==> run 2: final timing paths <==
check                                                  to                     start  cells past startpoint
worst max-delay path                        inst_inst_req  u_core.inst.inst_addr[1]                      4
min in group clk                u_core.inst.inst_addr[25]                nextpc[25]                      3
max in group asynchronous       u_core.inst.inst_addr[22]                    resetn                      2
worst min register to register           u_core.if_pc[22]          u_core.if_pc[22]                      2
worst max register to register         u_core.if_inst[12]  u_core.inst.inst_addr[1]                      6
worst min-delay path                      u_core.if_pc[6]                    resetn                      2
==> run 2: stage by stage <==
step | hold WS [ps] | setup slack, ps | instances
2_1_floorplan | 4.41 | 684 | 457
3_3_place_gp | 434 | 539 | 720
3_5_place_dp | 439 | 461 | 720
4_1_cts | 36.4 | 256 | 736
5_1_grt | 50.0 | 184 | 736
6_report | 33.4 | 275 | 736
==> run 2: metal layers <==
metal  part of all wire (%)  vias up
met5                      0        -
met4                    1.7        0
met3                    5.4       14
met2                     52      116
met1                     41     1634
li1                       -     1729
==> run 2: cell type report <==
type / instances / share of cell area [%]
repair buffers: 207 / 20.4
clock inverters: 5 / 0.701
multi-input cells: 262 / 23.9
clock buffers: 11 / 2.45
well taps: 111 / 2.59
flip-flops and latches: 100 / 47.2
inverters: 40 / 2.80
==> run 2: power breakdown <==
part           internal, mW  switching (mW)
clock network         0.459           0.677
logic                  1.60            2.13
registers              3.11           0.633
<file path="config.mk">
export PLATFORM = sky130hd
export DESIGN_NAME = tile_draw
export DESIGN_NICKNAME = d
export VERILOG_FILES = /design/src/rtl/tile_draw.sv
export SDC_FILE = /design/constraint.sdc
export NUM_CORES = 1
export LEC_CHECK = 0
export CORE_MARGIN = 5
export CORE_UTILIZATION = 35
export DETAILED_ROUTE_END_ITERATION = 6
export PLACE_DENSITY = 0.53
export SLEW_MARGIN = 10
export SYNTH_ARGS = -nofsm -noshare
export SYNTH_HDL_FRONTEND = slang
export SYNTH_SLANG_ARGS = --single-unit
export TNS_END_PERCENT = 1
</file>
<file path="constraint.sdc">
create_clock -name clock -period 4.9 [get_ports clock]
set_input_delay 0.735 -clock clock [delete_from_list [all_inputs] [get_ports clock]]
set_output_delay 0.735 -clock clock [all_outputs]
set_load 0.01 [all_outputs]
</file>
`config.mk`:
```
export PLATFORM = sky130hd
export DESIGN_NAME = axi_pack_conv_r_pack_flat
export DESIGN_NICKNAME = d
export VERILOG_FILES = /design/src/rtl/axi_pack_pkg.sv /design/src/rtl/axi_pack_conv_r_pack_if.sv /design/src/rtl/axi_pack_conv_r_lane_extract.sv /design/src/rtl/axi_pack_conv_r_pack.sv /design/src/flat_wrapper.sv
export SDC_FILE = /design/constraint.sdc
export NUM_CORES = 2
export LEC_CHECK = 0
export CAP_MARGIN = 20
export CELL_PAD_IN_SITES_DETAIL_PLACEMENT = 0
export CELL_PAD_IN_SITES_GLOBAL_PLACEMENT = 1
export CORE_AREA = 3 3 258 260
export DETAILED_ROUTE_END_ITERATION = 12
export DIE_AREA = 0 0 261 263
export PLACE_DENSITY_LB_ADDON = 0.1
export SYNTH_ARGS = -nofsm -noshare
export SYNTH_HDL_FRONTEND = slang
export SYNTH_SLANG_ARGS = --single-unit
```
`constraint.sdc`:
```
create_clock -name clk_i -period 32.5 [get_ports clk_i]
set_input_delay 9.75 -clock clk_i [delete_from_list [all_inputs] [get_ports clk_i]]
set_output_delay 9.75 -clock clk_i [all_outputs]
set_load 0.005 [all_outputs]
```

--- PROBLEM STATEMENT ---
Using the listing above, show each line with the word "type" in it.

--- PROBLEM SOLUTION ---
==> run 2: cell type report <==
type / instances / share of cell area [%]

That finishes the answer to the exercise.